Entries provided:

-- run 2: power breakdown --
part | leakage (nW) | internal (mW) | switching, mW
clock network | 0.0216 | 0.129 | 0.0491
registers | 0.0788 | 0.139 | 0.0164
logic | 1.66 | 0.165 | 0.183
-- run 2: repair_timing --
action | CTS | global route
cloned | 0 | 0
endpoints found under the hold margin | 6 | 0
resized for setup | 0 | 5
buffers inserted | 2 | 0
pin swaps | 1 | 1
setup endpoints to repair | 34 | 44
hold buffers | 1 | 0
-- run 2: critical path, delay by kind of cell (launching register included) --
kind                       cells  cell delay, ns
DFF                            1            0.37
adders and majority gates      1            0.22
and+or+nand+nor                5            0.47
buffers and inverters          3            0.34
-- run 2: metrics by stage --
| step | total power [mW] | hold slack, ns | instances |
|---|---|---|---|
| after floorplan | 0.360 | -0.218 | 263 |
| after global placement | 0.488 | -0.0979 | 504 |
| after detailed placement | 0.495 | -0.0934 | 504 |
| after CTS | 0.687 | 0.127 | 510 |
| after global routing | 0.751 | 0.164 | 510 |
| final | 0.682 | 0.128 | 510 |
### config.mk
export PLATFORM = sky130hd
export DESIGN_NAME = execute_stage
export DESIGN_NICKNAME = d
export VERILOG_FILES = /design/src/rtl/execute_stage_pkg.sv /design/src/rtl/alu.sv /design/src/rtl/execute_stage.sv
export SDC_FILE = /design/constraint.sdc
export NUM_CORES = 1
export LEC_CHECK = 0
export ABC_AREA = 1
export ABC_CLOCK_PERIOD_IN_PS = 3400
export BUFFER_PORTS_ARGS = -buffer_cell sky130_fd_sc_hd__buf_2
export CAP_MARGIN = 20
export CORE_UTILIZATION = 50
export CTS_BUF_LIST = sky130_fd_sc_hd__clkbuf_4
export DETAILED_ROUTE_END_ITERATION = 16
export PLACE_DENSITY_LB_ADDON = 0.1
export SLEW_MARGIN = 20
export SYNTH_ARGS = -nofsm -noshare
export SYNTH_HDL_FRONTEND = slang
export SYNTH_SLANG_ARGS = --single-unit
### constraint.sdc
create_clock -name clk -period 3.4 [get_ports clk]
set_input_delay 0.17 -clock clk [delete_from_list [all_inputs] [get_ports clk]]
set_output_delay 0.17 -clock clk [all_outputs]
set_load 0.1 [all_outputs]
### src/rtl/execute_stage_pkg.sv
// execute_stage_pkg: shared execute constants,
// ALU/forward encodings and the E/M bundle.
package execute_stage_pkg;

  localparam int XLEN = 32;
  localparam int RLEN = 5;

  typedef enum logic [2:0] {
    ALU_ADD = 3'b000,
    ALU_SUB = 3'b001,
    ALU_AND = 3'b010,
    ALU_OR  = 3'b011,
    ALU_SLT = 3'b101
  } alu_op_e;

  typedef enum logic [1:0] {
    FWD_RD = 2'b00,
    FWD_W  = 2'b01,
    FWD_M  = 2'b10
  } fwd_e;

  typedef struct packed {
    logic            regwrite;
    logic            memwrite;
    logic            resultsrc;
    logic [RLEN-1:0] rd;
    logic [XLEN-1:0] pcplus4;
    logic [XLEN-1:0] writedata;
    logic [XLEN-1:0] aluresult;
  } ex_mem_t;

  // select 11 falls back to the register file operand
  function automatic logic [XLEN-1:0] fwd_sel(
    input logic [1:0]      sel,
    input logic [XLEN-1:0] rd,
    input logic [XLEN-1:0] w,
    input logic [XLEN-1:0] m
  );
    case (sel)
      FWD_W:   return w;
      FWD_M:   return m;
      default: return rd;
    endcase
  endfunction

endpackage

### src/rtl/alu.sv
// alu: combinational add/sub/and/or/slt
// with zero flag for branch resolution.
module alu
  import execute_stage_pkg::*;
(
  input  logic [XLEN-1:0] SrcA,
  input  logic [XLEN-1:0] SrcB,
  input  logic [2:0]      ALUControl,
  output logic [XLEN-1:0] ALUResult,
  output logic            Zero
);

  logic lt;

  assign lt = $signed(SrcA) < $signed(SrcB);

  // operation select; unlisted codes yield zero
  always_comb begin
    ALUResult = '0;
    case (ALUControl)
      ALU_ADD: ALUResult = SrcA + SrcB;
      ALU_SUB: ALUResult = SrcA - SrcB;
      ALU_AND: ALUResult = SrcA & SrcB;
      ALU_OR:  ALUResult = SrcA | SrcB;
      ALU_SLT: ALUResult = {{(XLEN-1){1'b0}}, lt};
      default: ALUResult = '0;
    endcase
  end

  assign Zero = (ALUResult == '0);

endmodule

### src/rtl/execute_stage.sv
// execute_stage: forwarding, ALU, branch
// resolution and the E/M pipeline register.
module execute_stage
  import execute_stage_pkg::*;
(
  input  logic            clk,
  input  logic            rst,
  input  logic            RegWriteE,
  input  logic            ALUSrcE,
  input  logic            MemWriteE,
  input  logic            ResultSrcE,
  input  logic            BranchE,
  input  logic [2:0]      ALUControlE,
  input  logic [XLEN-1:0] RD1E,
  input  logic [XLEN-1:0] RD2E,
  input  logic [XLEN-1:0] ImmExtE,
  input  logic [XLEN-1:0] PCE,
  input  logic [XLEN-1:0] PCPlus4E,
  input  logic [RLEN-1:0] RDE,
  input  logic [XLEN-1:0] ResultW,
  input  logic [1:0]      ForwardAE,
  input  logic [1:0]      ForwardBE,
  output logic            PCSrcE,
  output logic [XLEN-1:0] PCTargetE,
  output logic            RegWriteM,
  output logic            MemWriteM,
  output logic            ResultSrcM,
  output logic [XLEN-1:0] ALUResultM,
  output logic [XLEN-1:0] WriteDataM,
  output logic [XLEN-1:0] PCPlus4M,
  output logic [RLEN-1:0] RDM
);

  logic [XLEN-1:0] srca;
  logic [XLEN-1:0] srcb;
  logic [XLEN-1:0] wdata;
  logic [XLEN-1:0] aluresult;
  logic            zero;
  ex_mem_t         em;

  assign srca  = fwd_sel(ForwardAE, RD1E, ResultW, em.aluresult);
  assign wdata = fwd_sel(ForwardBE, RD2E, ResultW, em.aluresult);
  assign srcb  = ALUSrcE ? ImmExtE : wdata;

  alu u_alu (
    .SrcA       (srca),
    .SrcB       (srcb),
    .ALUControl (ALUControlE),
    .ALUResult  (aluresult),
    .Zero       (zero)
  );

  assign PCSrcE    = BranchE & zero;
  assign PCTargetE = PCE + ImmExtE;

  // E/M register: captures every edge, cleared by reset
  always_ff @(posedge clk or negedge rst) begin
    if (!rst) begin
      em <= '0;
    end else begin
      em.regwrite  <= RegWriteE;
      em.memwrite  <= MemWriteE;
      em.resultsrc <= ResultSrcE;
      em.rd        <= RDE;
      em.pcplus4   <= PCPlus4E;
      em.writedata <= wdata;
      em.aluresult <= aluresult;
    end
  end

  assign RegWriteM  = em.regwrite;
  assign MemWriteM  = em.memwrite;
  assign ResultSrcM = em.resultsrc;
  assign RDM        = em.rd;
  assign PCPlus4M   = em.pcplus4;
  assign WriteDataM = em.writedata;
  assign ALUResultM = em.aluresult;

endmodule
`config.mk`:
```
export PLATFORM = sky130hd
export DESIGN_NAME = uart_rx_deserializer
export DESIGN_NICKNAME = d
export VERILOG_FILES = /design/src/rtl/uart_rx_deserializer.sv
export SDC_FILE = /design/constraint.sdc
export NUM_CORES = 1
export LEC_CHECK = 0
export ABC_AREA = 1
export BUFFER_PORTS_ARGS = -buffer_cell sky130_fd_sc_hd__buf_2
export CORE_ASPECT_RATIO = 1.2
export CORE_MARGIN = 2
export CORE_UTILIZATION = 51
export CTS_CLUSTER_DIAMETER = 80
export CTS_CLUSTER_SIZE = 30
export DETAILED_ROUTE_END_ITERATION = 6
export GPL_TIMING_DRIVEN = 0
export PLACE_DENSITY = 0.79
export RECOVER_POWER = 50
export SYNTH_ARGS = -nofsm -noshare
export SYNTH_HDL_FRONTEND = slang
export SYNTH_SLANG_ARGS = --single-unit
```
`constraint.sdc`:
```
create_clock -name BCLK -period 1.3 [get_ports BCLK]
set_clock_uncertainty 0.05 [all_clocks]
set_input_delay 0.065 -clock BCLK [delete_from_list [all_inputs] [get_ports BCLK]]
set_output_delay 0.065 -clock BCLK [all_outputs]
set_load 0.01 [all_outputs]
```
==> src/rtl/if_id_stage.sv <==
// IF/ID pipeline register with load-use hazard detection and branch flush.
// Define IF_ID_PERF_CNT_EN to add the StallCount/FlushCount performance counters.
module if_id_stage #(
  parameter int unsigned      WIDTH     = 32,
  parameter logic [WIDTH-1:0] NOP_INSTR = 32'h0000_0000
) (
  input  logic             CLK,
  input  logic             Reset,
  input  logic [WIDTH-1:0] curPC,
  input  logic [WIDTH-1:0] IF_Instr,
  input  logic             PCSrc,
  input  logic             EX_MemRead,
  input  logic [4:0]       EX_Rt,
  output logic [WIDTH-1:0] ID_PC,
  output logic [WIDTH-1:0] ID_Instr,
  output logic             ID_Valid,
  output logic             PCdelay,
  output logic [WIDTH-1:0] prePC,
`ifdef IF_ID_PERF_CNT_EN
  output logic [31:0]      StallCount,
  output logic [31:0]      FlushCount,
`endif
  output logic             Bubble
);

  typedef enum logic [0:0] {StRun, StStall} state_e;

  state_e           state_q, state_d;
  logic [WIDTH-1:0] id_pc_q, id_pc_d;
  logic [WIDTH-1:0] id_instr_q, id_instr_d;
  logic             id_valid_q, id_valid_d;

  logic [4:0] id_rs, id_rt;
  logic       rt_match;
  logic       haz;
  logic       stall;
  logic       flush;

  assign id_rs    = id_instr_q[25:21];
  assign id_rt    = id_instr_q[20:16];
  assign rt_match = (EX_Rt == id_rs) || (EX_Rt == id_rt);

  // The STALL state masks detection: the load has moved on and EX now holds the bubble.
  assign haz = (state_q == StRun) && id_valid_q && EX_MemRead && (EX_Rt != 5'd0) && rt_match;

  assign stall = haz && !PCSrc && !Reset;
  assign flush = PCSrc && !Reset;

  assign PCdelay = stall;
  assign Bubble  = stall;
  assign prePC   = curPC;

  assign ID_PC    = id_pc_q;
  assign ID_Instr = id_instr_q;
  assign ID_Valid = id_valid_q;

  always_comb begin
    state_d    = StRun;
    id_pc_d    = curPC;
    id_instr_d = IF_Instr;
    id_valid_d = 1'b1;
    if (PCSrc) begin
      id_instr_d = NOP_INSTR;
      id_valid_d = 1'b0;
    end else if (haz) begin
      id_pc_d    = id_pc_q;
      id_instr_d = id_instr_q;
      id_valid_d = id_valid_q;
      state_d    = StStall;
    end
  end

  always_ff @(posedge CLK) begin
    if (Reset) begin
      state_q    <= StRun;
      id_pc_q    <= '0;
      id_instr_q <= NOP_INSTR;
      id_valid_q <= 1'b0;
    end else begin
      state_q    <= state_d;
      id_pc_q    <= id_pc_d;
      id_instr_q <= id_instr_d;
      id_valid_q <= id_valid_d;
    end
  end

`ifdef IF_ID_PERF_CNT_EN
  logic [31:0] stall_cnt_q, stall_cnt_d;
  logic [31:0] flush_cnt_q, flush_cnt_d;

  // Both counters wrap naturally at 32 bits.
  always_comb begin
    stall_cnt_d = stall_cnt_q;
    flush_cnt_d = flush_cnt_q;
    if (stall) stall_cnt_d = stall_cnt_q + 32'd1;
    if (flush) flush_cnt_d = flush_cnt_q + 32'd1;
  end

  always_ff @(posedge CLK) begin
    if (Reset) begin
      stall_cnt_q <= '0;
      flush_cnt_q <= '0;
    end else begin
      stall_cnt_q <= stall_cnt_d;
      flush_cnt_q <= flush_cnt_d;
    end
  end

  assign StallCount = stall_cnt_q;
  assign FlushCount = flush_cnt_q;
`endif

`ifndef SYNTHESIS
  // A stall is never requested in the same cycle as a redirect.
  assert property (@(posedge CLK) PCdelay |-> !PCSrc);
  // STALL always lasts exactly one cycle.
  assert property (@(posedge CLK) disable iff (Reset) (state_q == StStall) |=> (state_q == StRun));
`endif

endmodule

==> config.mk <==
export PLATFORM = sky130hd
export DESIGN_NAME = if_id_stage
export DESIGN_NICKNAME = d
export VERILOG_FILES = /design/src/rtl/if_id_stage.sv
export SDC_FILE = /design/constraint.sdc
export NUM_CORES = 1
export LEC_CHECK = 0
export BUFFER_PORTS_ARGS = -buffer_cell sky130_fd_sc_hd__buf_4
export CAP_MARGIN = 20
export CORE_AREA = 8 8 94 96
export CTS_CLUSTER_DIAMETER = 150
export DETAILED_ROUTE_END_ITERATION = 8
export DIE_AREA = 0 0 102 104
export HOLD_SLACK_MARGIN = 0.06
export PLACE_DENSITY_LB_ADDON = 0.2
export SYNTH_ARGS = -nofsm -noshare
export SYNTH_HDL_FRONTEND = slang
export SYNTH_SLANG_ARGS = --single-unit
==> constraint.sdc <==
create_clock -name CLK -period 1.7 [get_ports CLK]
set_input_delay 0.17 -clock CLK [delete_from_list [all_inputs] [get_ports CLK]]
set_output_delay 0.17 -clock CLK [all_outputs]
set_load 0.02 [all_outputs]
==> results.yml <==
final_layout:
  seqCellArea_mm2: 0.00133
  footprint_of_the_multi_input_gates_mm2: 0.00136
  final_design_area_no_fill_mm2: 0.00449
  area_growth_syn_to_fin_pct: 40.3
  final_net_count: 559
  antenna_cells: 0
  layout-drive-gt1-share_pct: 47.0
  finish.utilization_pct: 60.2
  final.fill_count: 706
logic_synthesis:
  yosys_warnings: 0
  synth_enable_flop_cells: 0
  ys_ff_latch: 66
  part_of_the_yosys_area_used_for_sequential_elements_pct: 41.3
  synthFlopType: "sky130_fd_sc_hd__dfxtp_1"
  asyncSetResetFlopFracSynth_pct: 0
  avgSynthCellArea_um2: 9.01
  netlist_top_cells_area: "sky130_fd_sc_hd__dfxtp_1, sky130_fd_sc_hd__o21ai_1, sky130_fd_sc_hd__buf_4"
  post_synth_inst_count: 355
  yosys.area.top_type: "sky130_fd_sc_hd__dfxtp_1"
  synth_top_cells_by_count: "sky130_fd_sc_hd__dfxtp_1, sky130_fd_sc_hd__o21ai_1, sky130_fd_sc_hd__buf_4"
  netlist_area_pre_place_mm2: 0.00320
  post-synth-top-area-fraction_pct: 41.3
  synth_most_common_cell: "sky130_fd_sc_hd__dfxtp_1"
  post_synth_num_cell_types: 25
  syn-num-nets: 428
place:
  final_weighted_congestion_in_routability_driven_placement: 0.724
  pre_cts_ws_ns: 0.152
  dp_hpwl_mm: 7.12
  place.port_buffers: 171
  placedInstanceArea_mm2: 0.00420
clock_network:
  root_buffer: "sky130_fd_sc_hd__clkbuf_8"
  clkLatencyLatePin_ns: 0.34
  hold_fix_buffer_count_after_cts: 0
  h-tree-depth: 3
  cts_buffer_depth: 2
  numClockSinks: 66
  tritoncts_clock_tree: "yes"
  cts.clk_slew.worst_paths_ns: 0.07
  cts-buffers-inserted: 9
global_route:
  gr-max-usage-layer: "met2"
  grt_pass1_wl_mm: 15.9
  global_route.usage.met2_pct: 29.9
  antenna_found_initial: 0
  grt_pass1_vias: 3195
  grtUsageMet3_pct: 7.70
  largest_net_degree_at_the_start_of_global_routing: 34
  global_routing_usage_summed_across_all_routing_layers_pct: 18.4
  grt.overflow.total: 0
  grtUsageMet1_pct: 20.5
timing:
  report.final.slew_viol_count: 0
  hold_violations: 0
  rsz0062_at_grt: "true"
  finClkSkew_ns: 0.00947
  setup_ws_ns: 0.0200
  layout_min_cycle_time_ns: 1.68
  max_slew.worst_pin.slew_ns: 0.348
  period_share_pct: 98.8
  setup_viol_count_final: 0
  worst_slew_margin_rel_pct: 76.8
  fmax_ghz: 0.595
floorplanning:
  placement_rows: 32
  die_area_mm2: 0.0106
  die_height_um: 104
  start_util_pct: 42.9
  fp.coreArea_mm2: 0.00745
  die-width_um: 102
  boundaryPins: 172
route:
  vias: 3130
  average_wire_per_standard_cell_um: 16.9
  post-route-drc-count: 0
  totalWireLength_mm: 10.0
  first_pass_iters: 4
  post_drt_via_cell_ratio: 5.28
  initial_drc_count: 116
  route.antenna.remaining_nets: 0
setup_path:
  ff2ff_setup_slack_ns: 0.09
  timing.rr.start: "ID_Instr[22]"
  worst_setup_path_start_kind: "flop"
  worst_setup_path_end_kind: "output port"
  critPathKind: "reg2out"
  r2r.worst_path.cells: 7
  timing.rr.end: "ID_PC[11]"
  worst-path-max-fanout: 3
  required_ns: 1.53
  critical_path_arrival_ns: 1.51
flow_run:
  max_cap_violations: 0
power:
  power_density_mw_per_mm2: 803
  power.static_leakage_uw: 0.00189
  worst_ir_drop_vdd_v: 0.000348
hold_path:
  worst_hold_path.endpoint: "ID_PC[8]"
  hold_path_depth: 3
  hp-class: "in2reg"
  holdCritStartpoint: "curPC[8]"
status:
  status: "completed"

Your task: Which lines above hold the string "ResultW"? Show each of them.

Exercise solution:
  input  logic [XLEN-1:0] ResultW,
  assign srca  = fwd_sel(ForwardAE, RD1E, ResultW, em.aluresult);
  assign wdata = fwd_sel(ForwardBE, RD2E, ResultW, em.aluresult);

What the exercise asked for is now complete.